The Skip‑Transformer integrates the current point features with offset features from the previous SPD via attention, producing enriched shape context for the next splitting step.
Experiments
We evaluate SnowflakeNet on the PCN dataset (dense, 16384 points) and the Completion3D dataset (sparse, 2048 points), comparing against state‑of‑the‑art methods.
Quantitative Results
Using Chamfer Distance (CD) as the metric, SnowflakeNet achieves lower average CD than competing methods on both datasets, demonstrating superior overall performance and per‑category improvements.
Qualitative Results
Visual comparisons show that SnowflakeNet better restores fine local structures such as sofa cushions, chair backs, aircraft wings, and engines.

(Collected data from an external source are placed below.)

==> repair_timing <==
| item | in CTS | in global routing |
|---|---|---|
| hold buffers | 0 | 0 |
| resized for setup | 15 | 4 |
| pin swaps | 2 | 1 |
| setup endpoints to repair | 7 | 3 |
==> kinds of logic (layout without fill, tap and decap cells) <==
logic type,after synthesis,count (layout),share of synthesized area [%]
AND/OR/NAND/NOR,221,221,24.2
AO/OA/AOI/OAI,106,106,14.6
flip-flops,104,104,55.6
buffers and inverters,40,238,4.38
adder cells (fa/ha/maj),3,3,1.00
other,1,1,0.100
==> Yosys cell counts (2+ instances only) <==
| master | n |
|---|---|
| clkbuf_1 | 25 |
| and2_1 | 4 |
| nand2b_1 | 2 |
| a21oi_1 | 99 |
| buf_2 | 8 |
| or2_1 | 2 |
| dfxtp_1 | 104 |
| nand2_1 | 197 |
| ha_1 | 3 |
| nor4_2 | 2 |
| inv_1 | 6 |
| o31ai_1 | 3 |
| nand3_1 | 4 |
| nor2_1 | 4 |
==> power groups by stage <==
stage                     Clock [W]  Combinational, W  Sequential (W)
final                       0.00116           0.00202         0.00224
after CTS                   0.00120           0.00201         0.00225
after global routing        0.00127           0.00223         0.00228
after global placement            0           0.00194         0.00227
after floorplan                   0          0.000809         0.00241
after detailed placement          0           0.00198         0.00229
## src/rtl/seg_pkg.sv

```systemverilog
// Shared definitions for the dot-product result display: FSM state type,
// digit count and active-low seven-segment patterns (bit 0 = a ... bit 6 = g).
package seg_pkg;

  typedef enum logic {
    IDLE    = 1'b0,
    CONVERT = 1'b1
  } state_t;

  localparam int NUM_DIGITS = 4;

  localparam logic [6:0] SEG_DASH  = 7'b0111111;
  localparam logic [6:0] SEG_BLANK = 7'b1111111;

  localparam logic [6:0] SEG_0 = 7'b1000000;
  localparam logic [6:0] SEG_1 = 7'b1111001;
  localparam logic [6:0] SEG_2 = 7'b0100100;
  localparam logic [6:0] SEG_3 = 7'b0110000;
  localparam logic [6:0] SEG_4 = 7'b0011001;
  localparam logic [6:0] SEG_5 = 7'b0010010;
  localparam logic [6:0] SEG_6 = 7'b0000010;
  localparam logic [6:0] SEG_7 = 7'b1111000;
  localparam logic [6:0] SEG_8 = 7'b0000000;
  localparam logic [6:0] SEG_9 = 7'b0010000;

endpackage

```

## src/rtl/seg_decoder.sv

```systemverilog
// BCD digit to active-low seven-segment pattern. Codes 10-15 never occur in a
// valid BCD register and are shown blank.
module seg_decoder
  import seg_pkg::*;
(
  input  logic [3:0] bcd,
  output logic [6:0] seg
);

  // Pure lookup from digit value to segment pattern
  always_comb begin
    seg = SEG_BLANK;
    case (bcd)
      4'd0: seg = SEG_0;
      4'd1: seg = SEG_1;
      4'd2: seg = SEG_2;
      4'd3: seg = SEG_3;
      4'd4: seg = SEG_4;
      4'd5: seg = SEG_5;
      4'd6: seg = SEG_6;
      4'd7: seg = SEG_7;
      4'd8: seg = SEG_8;
      4'd9: seg = SEG_9;
      default: seg = SEG_BLANK;
    endcase
  end

endmodule

```

## src/rtl/dot_result_display.sv

```systemverilog
// Shows the unsigned dot-product result on a 4-digit multiplexed 7-segment
// display. A captured result is converted to BCD by sequential double-dabble
// (one bit per clock); the display register only changes when a conversion
// finishes. Values above 9999 show dashes and raise ovf.
// Optional build macro: LEAD_ZERO_BLANK_EN blanks leading zero digits.
module dot_result_display
  import seg_pkg::*;
#(
  parameter int REFRESH_DIV = 100000,
  parameter int RES_W       = 18
) (
  input  logic                  clk,
  input  logic                  btnc_n,
  input  logic [RES_W-1:0]      result,
  input  logic                  result_valid,
  output logic                  busy,
  output logic                  ovf,
  output logic [6:0]            seg,
  output logic [NUM_DIGITS-1:0] an,
  output logic                  dp
);

  localparam int CNT_W = $clog2(RES_W + 1);
  localparam int REF_W = (REFRESH_DIV > 1) ? $clog2(REFRESH_DIV) : 1;
  localparam int BCD_W = 24;

  state_t             state;
  logic [CNT_W-1:0]   iter_cnt;
  logic               pend_vld;
  logic [RES_W-1:0]   pend_val;
  logic [RES_W-1:0]   bin_p0;
  logic [BCD_W-1:0]   bcd_p0;
  logic [15:0]        disp;
  logic [REF_W-1:0]   ref_cnt;
  logic [1:0]         dig_idx;
  logic               done;
  logic [3:0]         cur_bcd;
  logic [6:0]         dec_seg;
  logic [3:0]         blank;

  // One double-dabble iteration: add 3 to every digit >= 5, then shift in a bit
  function automatic logic [BCD_W-1:0] dabble_step(input logic [BCD_W-1:0] b,
                                                   input logic in_bit);
    logic [BCD_W-1:0] r;
    r = b;
    for (int i = 0; i < BCD_W / 4; i++) begin
      if (r[i*4 +: 4] >= 4'd5) r[i*4 +: 4] = r[i*4 +: 4] + 4'd3;
    end
    return (r << 1) | BCD_W'(in_bit);
  endfunction

  assign done = (state == CONVERT) && (iter_cnt == CNT_W'(RES_W));

  // Conversion control: state, busy, pending slot and display register
  always_ff @(posedge clk or negedge btnc_n) begin
    if (!btnc_n) begin
      state    <= IDLE;
      busy     <= 1'b0;
      iter_cnt <= '0;
      pend_vld <= 1'b0;
      ovf      <= 1'b0;
      disp     <= '0;
    end else begin
      case (state)
        IDLE: begin
          if (result_valid) begin
            state    <= CONVERT;
            busy     <= 1'b1;
            iter_cnt <= '0;
          end
        end
        CONVERT: begin
          if (done) begin
            disp <= bcd_p0[15:0];
            ovf  <= |bcd_p0[23:16];
            if (result_valid || pend_vld) begin
              iter_cnt <= '0;
              pend_vld <= 1'b0;
            end else begin
              state <= IDLE;
              busy  <= 1'b0;
            end
          end else begin
            iter_cnt <= iter_cnt + 1'b1;
            if (result_valid) pend_vld <= 1'b1;
          end
        end
        default: state <= IDLE;
      endcase
    end
  end

  // Conversion datapath: operand capture, BCD shifting and pending value
  always_ff @(posedge clk) begin
    if (state == IDLE) begin
      if (result_valid) begin
        bin_p0 <= result;
        bcd_p0 <= '0;
      end
    end else if (done) begin
      // A strobe arriving on the completion edge is newer than the slot
      if (result_valid) begin
        bin_p0 <= result;
        bcd_p0 <= '0;
      end else if (pend_vld) begin
        bin_p0 <= pend_val;
        bcd_p0 <= '0;
      end
    end else begin
      bcd_p0 <= dabble_step(bcd_p0, bin_p0[RES_W-1]);
      bin_p0 <= bin_p0 << 1;
      if (result_valid) pend_val <= result;
    end
  end

  // Digit scan: refresh counter advances the digit index on wrap
  always_ff @(posedge clk or negedge btnc_n) begin
    if (!btnc_n) begin
      ref_cnt <= '0;
      dig_idx <= 2'd0;
    end else if (ref_cnt == REF_W'(REFRESH_DIV - 1)) begin
      ref_cnt <= '0;
      dig_idx <= dig_idx + 2'd1;
    end else begin
      ref_cnt <= ref_cnt + 1'b1;
    end
  end

  assign cur_bcd = disp[dig_idx*4 +: 4];

  seg_decoder u_seg_decoder (
    .bcd (cur_bcd),
    .seg (dec_seg)
  );

  // Leading-zero mask; the rightmost digit is always shown
  always_comb begin
    blank = 4'b0000;
`ifdef LEAD_ZERO_BLANK_EN
    blank[3] = (disp[15:12] == 4'd0);
    blank[2] = blank[3] && (disp[11:8] == 4'd0);
    blank[1] = blank[2] && (disp[7:4] == 4'd0);
`endif
  end

  // Segment/anode drive for the digit currently selected by the scan
  always_comb begin
    if (ovf)                seg = SEG_DASH;
    else if (blank[dig_idx]) seg = SEG_BLANK;
    else                    seg = dec_seg;
    an = ~(4'b0001 << dig_idx);
    dp = 1'b1;
  end

endmodule

```
[src/rtl/pcmcia_access_ctrl.sv]
// rtl/pcmcia_access_ctrl.sv - PCMCIA host cycle sequencer for SRAM banks, CIS ROM and COR
// Optional host wait generation is enabled by defining PCMCIA_WAIT_EN.
`timescale 1ns/1ps
module pcmcia_access_ctrl #(
  parameter int unsigned SETUP_CYC    = 1,
  parameter int unsigned PULSE_CYC    = 3,
  parameter int unsigned RECOVERY_CYC = 1,
  parameter logic [6:0]  COR_ADDR     = 7'h00
) (
  input  logic       CLK,
  input  logic       _RST,
  input  logic       _CE1,
  input  logic       _CE2,
  input  logic       _REG,
  input  logic       _OE,
  input  logic       _WE,
  input  logic       A21,
  input  logic [7:0] A,
  input  logic       RAM_SIZE,
  input  logic       WP,
  input  logic [7:0] D_IN,
  output logic       CE_LOW,
  output logic       CE_HIGH,
  output logic       _SRAM_OE,
  output logic       _SRAM_WE,
  output logic       D_OE_LOW,
  output logic       D_OE_HIGH,
  output logic       CIS_RD,
  output logic [7:0] COR,
  output logic       _WAIT
);

  if (SETUP_CYC < 1 || SETUP_CYC > 15 || PULSE_CYC < 1 || PULSE_CYC > 15 ||
      RECOVERY_CYC < 1 || RECOVERY_CYC > 15) begin : g_bad_param
    $error("pcmcia_access_ctrl: timing parameters must lie in 1..15");
  end

  localparam logic [3:0] SETUP_LD = 4'(SETUP_CYC - 1);
  localparam logic [3:0] PULSE_LD = 4'(PULSE_CYC - 1);
  localparam logic [3:0] RECOV_LD = 4'(RECOVERY_CYC - 1);

  typedef enum logic [2:0] {S_IDLE, S_SETUP, S_STROBE, S_EXTEND, S_RECOVER} state_t;

  typedef struct packed {
    logic       attr;
    logic       wr;
    logic       lo;
    logic       hi;
    logic       a21;
    logic       ramsz;
    logic       wp;
    logic [6:0] addr;
  } cyc_t;

  logic [4:0] sync_q1, sync_q2;
  logic       ce1_s, ce2_s, reg_s, oe_s, we_s;
  logic       unused_a0;

  state_t     state_q, state_n;
  logic [3:0] cnt_q, cnt_n;
  logic       armed_q, armed_n;
  cyc_t       cyc_q, cyc_n;
  logic       cor_wr, start, host_rel, idle_strobes;
  logic       active, drive, bank_lo, bank_hi, bank_ok, rd;
  logic       ce_low_d, ce_high_d, sram_oe_d, sram_we_d, d_oe_low_d, d_oe_high_d, cis_rd_d, wait_d;

  assign unused_a0 = A[0];
  assign {reg_s, we_s, oe_s, ce2_s, ce1_s} = sync_q2;

  always_ff @(posedge CLK or negedge _RST) begin
    if (!_RST) begin
      sync_q1 <= '1;
      sync_q2 <= '1;
    end else begin
      sync_q1 <= {_REG, _WE, _OE, _CE2, _CE1};
      sync_q2 <= sync_q1;
    end
  end

  // Armed only re-arms once every strobe is seen released, so one host strobe = one cycle.
  assign idle_strobes = ce1_s && ce2_s && oe_s && we_s;
  assign start        = armed_q && (!ce1_s || !ce2_s) && (oe_s ^ we_s);
  assign host_rel     = (cyc_q.wr ? we_s : oe_s) || (ce1_s && ce2_s);

  always_comb begin
    state_n = state_q;
    cnt_n   = cnt_q;
    armed_n = armed_q;
    cyc_n   = cyc_q;
    cor_wr  = 1'b0;
    if (idle_strobes) armed_n = 1'b1;
    case (state_q)
      S_IDLE: begin
        if (start) begin
          state_n     = S_SETUP;
          cnt_n       = SETUP_LD;
          armed_n     = 1'b0;
          cyc_n.attr  = !reg_s;
          cyc_n.wr    = !we_s;
          cyc_n.lo    = !ce1_s;
          cyc_n.hi    = !ce2_s;
          cyc_n.a21   = A21;
          cyc_n.ramsz = RAM_SIZE;
          cyc_n.wp    = WP;
          cyc_n.addr  = A[7:1];
        end
      end
      S_SETUP: begin
        if (host_rel) begin
          state_n = S_RECOVER;
          cnt_n   = RECOV_LD;
        end else if (cnt_q == 4'd0) begin
          state_n = S_STROBE;
          cnt_n   = PULSE_LD;
        end else begin
          cnt_n = cnt_q - 4'd1;
        end
      end
      S_STROBE: begin
        // An abort wins over completion, so an aborted COR write never commits.
        if (host_rel) begin
          state_n = S_RECOVER;
          cnt_n   = RECOV_LD;
        end else if (cnt_q == 4'd0) begin
          state_n = S_EXTEND;
          cor_wr  = cyc_q.attr && cyc_q.wr && (cyc_q.addr == COR_ADDR);
        end else begin
          cnt_n = cnt_q - 4'd1;
        end
      end
      S_EXTEND: begin
        if (host_rel) begin
          state_n = S_RECOVER;
          cnt_n   = RECOV_LD;
        end
      end
      S_RECOVER: begin
        if (cnt_q == 4'd0) state_n = S_IDLE;
        else               cnt_n   = cnt_q - 4'd1;
      end
      default: state_n = S_IDLE;
    endcase

    active      = (state_n != S_IDLE);
    drive       = (state_n == S_STROBE) || (state_n == S_EXTEND);
    rd          = !cyc_n.wr;
    bank_lo     = !cyc_n.attr && !cyc_n.a21;
    bank_hi     = !cyc_n.attr && cyc_n.a21 && !cyc_n.ramsz;
    bank_ok     = bank_lo || bank_hi;
    ce_low_d    = active && bank_lo;
    ce_high_d   = active && bank_hi;
    sram_oe_d   = !(drive && rd && bank_ok);
    sram_we_d   = !((state_n == S_STROBE) && cyc_n.wr && bank_ok && !cyc_n.wp);
    d_oe_low_d  = drive && rd && (cyc_n.attr || (bank_ok && cyc_n.lo));
    d_oe_high_d = drive && rd && bank_ok && cyc_n.hi;
    cis_rd_d    = drive && rd && cyc_n.attr;
  end

`ifdef PCMCIA_WAIT_EN
  assign wait_d = !((state_n == S_SETUP) || (state_n == S_STROBE));
`else
  assign wait_d = 1'b1;
`endif

  always_ff @(posedge CLK or negedge _RST) begin
    if (!_RST) begin
      state_q   <= S_IDLE;
      cnt_q     <= '0;
      armed_q   <= 1'b0;
      cyc_q     <= '0;
      CE_LOW    <= 1'b0;
      CE_HIGH   <= 1'b0;
      _SRAM_OE  <= 1'b1;
      _SRAM_WE  <= 1'b1;
      D_OE_LOW  <= 1'b0;
      D_OE_HIGH <= 1'b0;
      CIS_RD    <= 1'b0;
      _WAIT     <= 1'b1;
    end else begin
      state_q   <= state_n;
      cnt_q     <= cnt_n;
      armed_q   <= armed_n;
      cyc_q     <= cyc_n;
      CE_LOW    <= ce_low_d;
      CE_HIGH   <= ce_high_d;
      _SRAM_OE  <= sram_oe_d;
      _SRAM_WE  <= sram_we_d;
      D_OE_LOW  <= d_oe_low_d;
      D_OE_HIGH <= d_oe_high_d;
      CIS_RD    <= cis_rd_d;
      _WAIT     <= wait_d;
    end
  end

  // Writing SRESET clears the whole register one cycle later.
  always_ff @(posedge CLK or negedge _RST) begin
    if (!_RST)       COR <= 8'h00;
    else if (COR[7]) COR <= 8'h00;
    else if (cor_wr) COR <= D_IN;
  end

endmodule
[config.mk]
export PLATFORM = sky130hd
export DESIGN_NAME = pcmcia_access_ctrl
export DESIGN_NICKNAME = d
export VERILOG_FILES = /design/src/rtl/pcmcia_access_ctrl.sv
export SDC_FILE = /design/constraint.sdc
export NUM_CORES = 1
export LEC_CHECK = 0
export BUFFER_PORTS_ARGS = -buffer_cell sky130_fd_sc_hd__buf_2
export CAP_MARGIN = 20
export CORE_MARGIN = 5
export CORE_UTILIZATION = 29
export CTS_CLUSTER_SIZE = 24
export DETAILED_ROUTE_END_ITERATION = 12
export GPL_TIMING_DRIVEN = 0
export HOLD_SLACK_MARGIN = 0.12
export PLACE_DENSITY_LB_ADDON = 0.15
export SLEW_MARGIN = 20
export SYNTH_ARGS = -nofsm -noshare
export SYNTH_HDL_FRONTEND = slang
export SYNTH_SLANG_ARGS = --single-unit
export TNS_END_PERCENT = 1
[constraint.sdc]
create_clock -name CLK -period 4.48 [get_ports CLK]
set_clock_uncertainty 0.05 [all_clocks]
set_input_delay 0.448 -clock CLK [delete_from_list [all_inputs] [get_ports CLK]]
set_output_delay 0.448 -clock CLK [all_outputs]
set_load 0.02 [all_outputs]
After elaboration in Yosys (flattened, before gate mapping)
Cells that the tools add are included.

Bits in registers: 47. Bits in read-only memories: 0. Bits in latches: 0. Output and inout bits: 16. Word-level logic and storage cells: 103. RAM bits: 0. Memories: 0.

Multipliers: 0. Shifts and indexed selects: 0. Reductions and logical operators: 45. Add/subtract/negate cells: 1. Equal/unequal tests: 8. Divide/modulo/power cells: 0. Mux-type cells: 26. $lt $le $gt $ge: 0. Bitwise logic cells: 1.

Operators by type and width (number): 14-bit two-way mux (2); 4-bit two-way mux (6); 1-bit logical AND (21); 3-bit two-way mux (7); 4-bit case mux with 5 select lines (1); 8-bit two-way mux (2); 3-bit case mux with 5 select lines (1); 3-bit by 2-bit equality test with 1-bit output, second input constant (4); 1-bit zero test (11); 7-bit zero test (1); 1-bit two-way mux (7); 1-bit logical OR (5); 5-bit nonzero test (1); 4-bit zero test (1); 2-bit != test, second input constant (2); 4-bit by 1-bit subtractor with 4-bit output, second input constant (1); 3-bit by 1-bit equality test with 1-bit output, second input constant (1); 3-bit equality test, second input constant (1); 3-bit zero test (1); 3-bit AND reduction (1); 3-bit nonzero test (1); 2-bit AND reduction (1); 2-bit nonzero test (1); 1-bit XOR (1).

Logic depth before layout (Yosys ltp)
Gate-level depths: netlist (run 1).

Depth in word-level cells: 13. Gate-level depth with buffers: 9. Mapped depth without buffers: 9.

Least setup slack after synthesis (run 1)
No wires, ideal clock.

Path kind: reg-to-reg. From: register cnt_q[0]. To: register cnt_q[0]. Data arrival time: 1859 ps. Path buffers: 0. Slack: 2445 ps. Stages on the path, launching flop included: 10. Clock period less this slack: 2035 ps. Cells stage by stage: dfrtp_1 inv_1 ha_1 nor3b_4 inv_1 ha_1 nor2_1 a2bb2oi_1 nor3_1 a221o_1.

Longest elaborated chain between the ends: 4. Elaborated cells on any way between the ends: 7. Those cells by class: add/sub: 1; mux: 5; reduce/logical: 1.

RTL lines: start, declared (RTL line 60) `logic [3:0] cnt_q, cnt_n;`; start signal, assigned (RTL line 181) `cnt_q <= cnt_n;`; 4-bit by 1-bit subtractor with 4-bit output / 4-bit zero test (equally long branches); 4-bit two-way mux (on tied branches) (RTL line 124, 138, 112); 4-bit two-way mux (on tied branches) (RTL line 121, 109); 4-bit case mux with 5 select lines (*) (RTL line 92) `case (state_q)`.

Every way passes the cells marked *; elsewhere a longest branch is shown, timed or not. A chain may end at the register's enable or synchronous reset.

Final worst setup path (run 1)
Same ends and word-level chain as after synthesis.

==> results of run 1 <==
==> placed cells by master, fill, tap and decap left out, drive strengths merged, types with 3 or more instances in the layout <==
master	Yosys	layout
nor2	6	6
nand2	43	43
inv	6	7
a21oi	15	15
or3	6	6
nand4	4	4
o31ai	3	3
a21o	3	3
dfrtp	35	35
dfstp	12	12
clkbuf	4	10
o21ai	13	13
nand3	13	13
buf	9	48
nand3b	3	3
==> power by group <==
part	internal (W)	switching (W)	leakage (nW)
Sequential	0.000530	0.0000777	0.571
Clock	0.000112	0.000150	0.0418
Combinational	0.000225	0.000301	0.607
Total	0.000867	0.000528	1.22
==> final timing paths <==
| check | end | cells after the start | start |
|---|---|---|---|
| setup / recovery | cnt_q[0] | 9 | cnt_q[0] |
| hold / removal | cyc_q[13] | 1 | _RST |
| setup reg to reg | cnt_q[0] | 9 | cnt_q[0] |
| hold reg to reg | sync_q2[4] | 0 | sync_q1[4] |
| max in group asynchronous | cnt_q[3] | 1 | _RST |
| min in group CLK | sync_q1[0] | 1 | _CE1 |
==> cells by family (layout without fill, tap and decap cells) <==
logic type                 after synthesis  in the layout  synth area share
and+or+nand+nor                         96             96             0.237
DFF                                     47             47             0.542
AOI/OAI and AO/OA                       46             46             0.143
buffers and inverters                   19             66            0.0415
muxes                                    3              3            0.0159
adders and majority gates                2              2            0.0114
xor gates and xnor gates                 2              2           0.00797
other                                    1              1           0.00170
==> routing by layer <==
layer / routed length, µm / global-route usage
met5: 0 / 0
met3: 220 / 0.0244
met4: 89 / 0.0410
met2: 2220 / 0.175
met1: 2450 / 0.154
==> metrics by stage <==
step	std cells	setup WS (ps)	instance area [µm²]	power, W	utilization
detailed placement	354	2180	2520	0.00114	0.344
global route	362	1950	2610	0.00152	0.356
floorplan	216	2450	2200	0.00101	-
finish	362	2140	2610	0.00139	0.356
CTS	362	2160	2610	0.00141	0.356
global placement	354	2180	2520	0.00114	0.344
==> sequential cells by signal, indices dropped and copies added, names as in the netlist, 3 cells and up <==
signal and flops:
cyc_q 14, sync_q1 5, cnt_q 4, sync_q2 5, state_q 3, COR 8
==> area by class of cell <==
cell class	count	share of cell area
tap	99	0.0475
buffer	13	0.0264
timing repair buffer	39	0.0757
clock inverter	2	0.00623
sequential	47	0.456
multi-input combinational	150	0.351
inverter	6	0.00863
clock buffer	6	0.0278
==> results by stage, run 1 <==
Job:
- The max-cap violation count is 0.

Clock network:
- The clock slew at the register clock pins of the worst setup and hold paths is roughly 90 ps.
- The source-to-sink clock delay at the later pin of the worst-skew pair is roughly 300 ps.
- TritonCTS built the clock tree.
- The root buffer cell chosen for the clock tree is sky130_fd_sc_hd__clkbuf_8.
- Once the clock tree was built, the setup fixing pass inserted 0 buffers.
- The number of H-tree levels is 2.
- The count of clock tree sinks is 47.
- The total CTS buffers is 5.
- The clock passes through at most 2 buffers.
- The number of buffers inserted for hold repair after clock tree synthesis is 0.
- The number of gates resized after CTS was 0.

Cells and area:
- The antenna diode instance count is 0.
- In the final layout, the multi-input gates occupy roughly 920 µm².
- The number of nets at the end of the flow is 290.
- Of the cells placed in the final design, the portion with a size suffix greater than 1 is 0.297.
- Fill cells in the final layout number a little under 800.
- The sequential cells in the finished layout cover a total of between 0.001 and 0.0015 mm².
- The growth of design area from synthesis to finish is 18.7%.

Timing:
- Setup violations remaining at the end of the flow were counted as 0.
- The slew at the pin with the worst max-slew slack is a little under 600 ps.
- In the final timing run, aggregate negative setup slack is 0 ps.
- The routed design could run at a clock period as short as around 2300 ps.
- The highest achievable clock rate is around 430 MHz.
- The total count of max-transition violations in the final report was 0.
- The hold slack is around 99 ps.
- The tightest slew margin relative to the limit is 0.609.
- The total count of hold-check failures in the final report was 0.
- Setup repair after global routing left no endpoint under its margin.
- The final critical-path share of the clock period is 0.521.

GRT:
- The maximum number of pins on one net before global-route repair is 48.
- The number of global-route vias before repair was approximately 1800.
- The global-route wire length before repair is between 8000 and 9000 µm.
- The residual overflow from global routing is 0.
- The number of antenna violations at the first check in global routing is 0.
- In the global route stage, overall resource usage came out at 0.113.

Power:
- In this run the static leakage power is approximately 1.2 nW.
- Power spread over the standard cell area amounts to about 530 mW/mm².
- The worst voltage drop across the vdd grid is around 0.16 mV.

Synth:
- The number of nets produced by synthesis is about 240.
- For this run, asynchronously set or reset flops after synthesis account for 1.00.
- The most common flop cell mapped by yosys is sky130_fd_sc_hd__dfrtp_1.
- The synthesis-stage register bit count is 47.
- The proportion of netlist area held by the largest area contributor is 0.398.
- The synthesized instance count is approximately 220.
- By area the synthesized netlist is led by sky130_fd_sc_hd__dfrtp_1 40%, sky130_fd_sc_hd__dfstp_2 14%, sky130_fd_sc_hd__nand2_1 7.3%.
- After synthesis, the netlist uses 56 different library cells.
- The leading area contributor after synthesis is sky130_fd_sc_hd__dfrtp_1.
- The count of flip-flops with a built-in enable after synthesis is 0.
- Among all cell types in the netlist, the one instantiated most often is sky130_fd_sc_hd__nand2_1.
- Dividing the synthesized area by the synthesized cell count gives 10.2 µm².
- The post-synthesis instance area is ~0.0022 mm².
- The register area share after synthesis is 0.542.
- The total number of yosys warnings is 0.
- Ranked by instance count, the synthesized netlist is headed by 43 x sky130_fd_sc_hd__nand2_1, 35 x sky130_fd_sc_hd__dfrtp_1, 15 x sky130_fd_sc_hd__a21oi_1.

Detailed routing:
- For this block, the initial DRC count from the detailed router was between 100 and 150.
- After detailed routing, the total wire length is around 5000 µm.
- After detailed routing, the number of remaining DRC violations is 0.
- The wire length per cell after detailed routing is 13.8 µm.
- The total iterations of the first detailed-routing run is 4.
- The total vias in the final route is approximately 1700.
- The antenna violation net count after detailed routing is 0.
- Dividing the detail-routed via count by the number of cells gives 4.67.

Worst setup path:
- The number of buffers and inverters on the critical path is 2.
- The maximum fanout along the worst path is 9.
- In this run the register-to-register setup slack is roughly 2100 ps.
- Data on the critical path is required at its endpoint by 4620 ps.
- The worst setup path is of the flip-flop to flip-flop kind.
- On the critical path, the stage with the largest delay is an instance of sky130_fd_sc_hd__nor3b_4.
- The sort of element at the start of the critical path is a flip-flop.
- Grouping stages by cell kind, the critical path spends the most delay in simple AND/OR/NAND/NOR gates.
- The largest single stage delay on the critical path is about 440 ps.
- STA classifies the critical path endpoint as a flip-flop.
- The data arrival time of the critical path is approximately 2500 ps.
- Traced cell by cell, the critical path runs through inv_1 > ha_1 > nor3b_4 > inv_1 > ha_1 > nor2_1 > a2bb2oi_1 > nor3_1 > a221o_1.

Min path:
- The class of the worst hold path is input pin to asynchronous set/reset pin.

Placement:
- The number of input and output port buffers inserted is 39.
- The weighted congestion at the end of routability-driven global placement is roughly 0.75.
- After legalization and detailed placement, the total HPWL measured between 3000 and 4000 µm.

Die:
- The die height is 97.1 µm.
- The site row count is 31.
- For this configuration, the core starts out at a cell density of 0.300.
- In this run the horizontal extent of the chip is 97.1 µm.
- The floorplan step defined a core boundary enclosing ~0.0073 mm².
- The die area is approximately 0.0094 mm².
- 42 I/O pins were placed.

Run status:
- The run finished with clean final reports.
(Power assumes the default switching activity.)
==> run 2, diff against run 1 <==
==> constraint.sdc (replaced) <==
create_clock -name CLK -period 2.2 [get_ports CLK]
set_clock_uncertainty 0.05 [all_clocks]
set_input_delay 0.22 -clock CLK [delete_from_list [all_inputs] [get_ports CLK]]
set_output_delay 0.22 -clock CLK [all_outputs]
set_load 0.02 [all_outputs]
==> run 2 against run 1 <==
Compared with the run above:
- die area did not move
- final cell count rose by 6.9%
- fmax rose by 15%
- non-clock buffer count rose by 25
- critical endpoint unchanged
- combinational power rose by 120%
- largest power group unchanged
- largest cell class unchanged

Snowflake Deconvolution Visualization
Figure 7 illustrates point‑splitting paths on the PCN dataset: gray lines represent the first split, red lines the second. The method respects local geometry, producing coherent offset trajectories for both flat surfaces and complex corners.
Real‑World Data
Applying the model pretrained on Completion3D to ScanNet scenes demonstrates robust generalization to sparse, noisy inputs, still producing clean complete shapes.
References
Y. Yang et al., “FoldingNet: Point cloud auto‑encoder via deep grid deformation,” CVPR 2018.
X. Wen et al., “Point cloud completion by skip‑attention network with hierarchical folding,” CVPR 2020.
W. Yuan et al., “PCN: Point completion network,” 3DV 2018.
X. Wang et al., “Cascaded refinement network for point cloud completion,” CVPR 2020.
W. Zhang et al., “Detail preserved point cloud completion via separated feature aggregation,” ECCV 2020.
Z. Huang et al., “PF‑Net: Point fractal network for 3D point cloud completion,” CVPR 2020.
X. Wen et al., “PMP‑Net: Point cloud completion by learning multi‑step point moving paths,” CVPR 2021.